When Eva Burch learned recently that she would lose another pregnancy, she felt exhausted.
The Arizona state senator had struggled with fertility for years, suffering a miscarriage more than a decade ago and getting an abortion after experiencing a nonviable pregnancy in 2022. She and her husband knew there was a chance her current pregnancy would not be viable. And after a medical provider told her that she would not be able to deliver a healthy baby, she knew she would seek another abortion.
This time, Burch and her husband also made another difficult decision: She would tell the Arizona Senate about her plan to end her pregnancy — and how the state’s abortion restrictions made it more painful.
“I think that we both just felt like enough is enough,” Burch, a Democrat and mother of two, told The Washington Post.
On Monday, she shared her story in a 10-minute speech on the Senate floor. Voice shaking, Burch told her colleagues that she’d visited a clinic on Friday where she was given an invasive ultrasound and counseling on alternatives to abortion, despite already knowing her pregnancy was not viable. Required under Arizona law, those experiences, Burch said in the speech, were “cruel.”
Her remarks highlighted the clash over abortion in Arizona, where the procedure is illegal after 15 weeks and a near-total ban could be reinstated while abortion advocates are hoping to enshrine protections in the state’s constitution this year.
While Burch held the microphone, a few of her Democratic colleagues stood behind her in a show of support. She said she could see some GOP senators leaving the chamber.
Still, Burch kept speaking, hoping to show “the reality of how the work that we do in this body impacts people in the real world.”
“There’s no one-size-fits-all script for people seeking abortion care, and the legislature doesn’t have any right to assign one,” she said Monday.
Arizona law mandates that a provider conduct an ultrasound and offer the patient a chance to see the image at least 24 hours before performing an abortion. Physicians are also required to inform patients about alternatives that a “reasonable patient would consider material to the decision of whether or not to undergo the abortion.”
The Post’s attempts to reach Arizona officials who have sponsored bills limiting abortion were not successful Tuesday. Arizona Majority Leader Sen. Sonny Borrelli (R) also did not immediately respond to a request for comment. Borrelli left the chamber during Burch’s speech before coming back to adjourn for the day, according to a spokesperson for Burch.

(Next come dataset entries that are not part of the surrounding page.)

===== src/context_fault_syndrome_regs.sv =====
/*
  per-bank fault status, restore, syndrome and memory type index registers.
  assumes fault reports arrive as one-cycle valid pulses on clk_sys and the
  register master follows the plain strobe protocol.
*/
`timescale 1ns/1ps
module context_fault_syndrome_regs #(
  parameter bit HAS_TLB_LOCK = 1'b1,
  parameter bit HAS_MULTI_MATCH = 1'b1,
  parameter bit HAS_EXT_DETECT = 1'b1,
  parameter bit HAS_NESTED = 1'b1,
  parameter bit SECURE_BANK = 1'b1,
  parameter bit SCHEME_64 = 1'b1,
  parameter int BANK_IDX_W = 8
) (
  // clock and reset
  input wire logic clk_sys,
  input wire logic rst_b,
  // register port
  input wire fault_regs_pkg::reg_req_t req,
  output logic [31:0] rdata,
  // fault reports
  input wire fault_regs_pkg::fault_rec_t fault,
  // bank configuration
  input wire logic [1:0] scheme_format,
  // state for the translation logic
  output logic stalled,
  output logic fault_pending,
  output logic [31:0] mem_type_low,
  output logic [31:0] mem_type_high
);
  import fault_regs_pkg::*;

  typedef struct packed {
    logic [31:0] status;
    logic [31:0] syn_pri;
    logic [31:0] syn_ext;
    logic [31:0] mem_low;
    logic [31:0] mem_high;
    logic [31:0] rdata;
  } state_t;

  // bits software may clear or restore; unsupported detectors read zero
  localparam logic [31:0] FLAG_MASK = (32'h1 << ST_REPEAT) | (32'h1 << ST_UNSUP)
    | (32'h1 << ST_ASIZE) | (32'(HAS_TLB_LOCK) << ST_TLBLK)
    | (32'(HAS_MULTI_MATCH) << ST_TLBMM) | (32'(HAS_EXT_DETECT) << ST_EXT)
    | (32'h1 << ST_PERM) | (32'h1 << ST_ACC) | (32'h1 << ST_TRANS);

  localparam logic [31:0] SYN_W_MASK = ((HAS_NESTED ? 32'hff : 32'h0) << SY_BANK_LO)
    | (32'h1 << SY_ASYNC) | (32'h1 << SY_WALK) | (32'(SECURE_BANK) << SY_SEC)
    | (32'h1 << SY_INSTR) | (32'h1 << SY_PRIV) | (32'h1 << SY_WRITE) | 32'h3;

  state_t cur_ff;
  state_t nxt_ff;
  // kept apart from the state struct: it alone runs on the raw reset
  logic [1:0] rst_sync_ff;
  logic rst_int_b;

  assign rst_int_b = rst_sync_ff[1];

  // level reported for the fault kind
  function automatic logic [1:0] pick_level(input fault_rec_t f);
    logic [1:0] lvl;
    lvl = f.table_level;
    if (f.kind == K_TRANS && f.walk_disabled) begin
      lvl = SCHEME_64 ? LVL0 : LVL1;
    end
    return lvl;
  endfunction : pick_level

  function automatic logic [31:0] build_syndrome(input fault_rec_t f);
    logic [31:0] s;
    logic [7:0] idx;
    s = REG_RESET;
    idx = 8'h00;
    idx[BANK_IDX_W-1:0] = f.first_stage_bank_index[BANK_IDX_W-1:0];
    if (HAS_NESTED) begin
      s[SY_BANK_HI:SY_BANK_LO] = idx;
    end
    s[SY_ASYNC] = f.async_recorded;
    s[SY_WALK] = f.external_fault && f.kind == K_WALK;
    s[SY_SEC] = SECURE_BANK & f.security_attribute;
    s[SY_INSTR] = f.instruction_flag;
    s[SY_PRIV] = f.privileged_flag;
    if (f.far_atomic) begin
      // only a lone missing write permission reports write
      s[SY_WRITE] = f.atomic_write_missing & ~f.atomic_read_missing
        & ~(f.translation_fault | f.access_flag_fault | f.external_fault);
    end else begin
      s[SY_WRITE] = f.write_flag;
    end
    s[SY_LVL_HI:0] = pick_level(f);
    return s;
  endfunction : build_syndrome

  always_comb begin
    logic [31:0] flags;
    logic [31:0] clr;
    flags = REG_RESET;
    clr = REG_RESET;
    nxt_ff = cur_ff;
    nxt_ff.rdata = REG_RESET;

    // software side first so a same-cycle fault wins over a clear
    if (req.wr) begin
      unique case (req.addr)
        STATUS_OFS: begin
          clr = req.wdata & FLAG_MASK;
          nxt_ff.status = cur_ff.status & ~clr;
        end
        RESTORE_OFS: begin
          nxt_ff.status = (cur_ff.status & ~FLAG_MASK) | (req.wdata & FLAG_MASK);
        end
        SYN_PRI_OFS: nxt_ff.syn_pri = req.wdata & SYN_W_MASK;
        SYN_EXT_OFS: nxt_ff.syn_ext = req.wdata;
        MEM_LOW_OFS: nxt_ff.mem_low = req.wdata;
        MEM_HIGH_OFS: nxt_ff.mem_high = req.wdata;
        RESUME_OFS: nxt_ff.status[ST_STALL] = 1'b0;
        default: ;
      endcase
    end

    if (fault.valid) begin
      flags[ST_UNSUP] = fault.unsupported_request_fault;
      flags[ST_ASIZE] = fault.addr_size_fault;
      flags[ST_TLBLK] = fault.tlb_lock_fault;
      flags[ST_TLBMM] = fault.tlb_multi_match_fault;
      flags[ST_EXT] = fault.external_fault;
      flags[ST_PERM] = fault.permission_fault;
      flags[ST_ACC] = fault.access_flag_fault;
      flags[ST_TRANS] = fault.translation_fault;
      flags = flags & FLAG_MASK;
      if ((cur_ff.status & FLAG_MASK) != REG_RESET) begin
        // keep the first syndrome; merge the new flags and mark the repeat
        nxt_ff.status = nxt_ff.status | flags | (32'h1 << ST_REPEAT);
      end else begin
        nxt_ff.status = nxt_ff.status | flags;
        nxt_ff.syn_pri = build_syndrome(fault);
      end
      if (fault.stall) begin
        nxt_ff.status[ST_STALL] = 1'b1;
      end
    end
    nxt_ff.status[ST_FMT_HI:ST_FMT_LO] = scheme_format;

    if (req.rd) begin
      unique case (req.addr)
        STATUS_OFS: nxt_ff.rdata = cur_ff.status;
        SYN_PRI_OFS: nxt_ff.rdata = cur_ff.syn_pri;
        SYN_EXT_OFS: nxt_ff.rdata = cur_ff.syn_ext;
        MEM_LOW_OFS: nxt_ff.rdata = cur_ff.mem_low;
        MEM_HIGH_OFS: nxt_ff.rdata = cur_ff.mem_high;
        default: nxt_ff.rdata = REG_RESET;
      endcase
    end
  end

  // reset synchroniser uses the raw reset; the rest uses its released copy
  always_ff @(posedge clk_sys or negedge rst_b) begin
    if (!rst_b) begin
      rst_sync_ff <= 2'h0;
    end else begin
      rst_sync_ff <= {rst_sync_ff[0], 1'b1};
    end
  end

  always_ff @(posedge clk_sys or negedge rst_int_b) begin
    if (!rst_int_b) begin
      cur_ff.status <= REG_RESET;
      cur_ff.syn_pri <= REG_RESET;
      cur_ff.syn_ext <= REG_RESET;
      cur_ff.mem_low <= REG_RESET;
      cur_ff.mem_high <= REG_RESET;
      cur_ff.rdata <= REG_RESET;
    end else begin
      cur_ff.status <= nxt_ff.status;
      cur_ff.syn_pri <= nxt_ff.syn_pri;
      cur_ff.syn_ext <= nxt_ff.syn_ext;
      cur_ff.mem_low <= nxt_ff.mem_low;
      cur_ff.mem_high <= nxt_ff.mem_high;
      cur_ff.rdata <= nxt_ff.rdata;
    end
  end

  assign rdata = cur_ff.rdata;
  assign stalled = cur_ff.status[ST_STALL];
  assign fault_pending = (cur_ff.status & FLAG_MASK) != REG_RESET;
  assign mem_type_low = cur_ff.mem_low;
  assign mem_type_high = cur_ff.mem_high;

endmodule : context_fault_syndrome_regs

On the Senate floor, Burch described the protocol mandated by state law as interfering in what she believed to be the “safest and most appropriate treatment for me.” She said she was forced to undergo a transvaginal ultrasound that she did not want and was then told about alternatives including parenting and adoption that did not apply to her situation.
Before she was elected to the Arizona Senate, Burch spent more than a decade working as a nurse at a women’s health clinic. That background, she said in her speech, “informs the understanding that I have of my situation.”
In 2022, while campaigning for the seat she holds, Burch learned that her then-pregnancy was not viable. She started to miscarry before her abortion appointment.But she was unable to receive the procedure at a hospital because, she said, she “wasn’t bleeding out” and her case was not considered critical.
She had an abortion the next day at a clinic. Two weeks later, the Supreme Court overturned Roe v. Wade, rolling back the 50-year right to abortion.
As she spoke on the Senate floor, Burch told The Post that she felt terror, adrenaline rushing through her.
“Sharing it in that way is unnatural to me. It’s uncomfortable for me,” she said Tuesday. “But I also felt strongly that it was the right thing to do.”
Though Burch did not disclose who her providers were or the exact dates of when she learned of her pregnancy and its prognosis, she detailed the difficulty of recent weeks, saying she was the “perfect example of why this relationship should be between patients and providers.”
She then went on to urge that voters be given the chance to weigh in on abortion in November. Abortion rights groups in the state have been working to put a constitutional amendment on the ballot that would guarantee the right to an abortion up to fetal viability, around 22 to 24 weeks.
“The right people for that job are not here in the Arizona legislature,” Burch said. “Arizonans deserve the freedom and the liberty to make those decisions for themselves.”
Ahead of Monday’s speech, Burch kept her plans largely private. But minutes before the session began, she told some of her Democratic colleagues what she intended to do on the floor and invited them to stand with her.
While Burch had wanted her Republican colleagues to hear her story and was disappointed to see them leave, she hoped her words might reach beyond the chamber to Arizonans — especially those who have faced difficult decisions or had to navigate the changing landscape of reproductive care.
“I’m with them. I appreciate them,” Burch said Monday. “I am them.”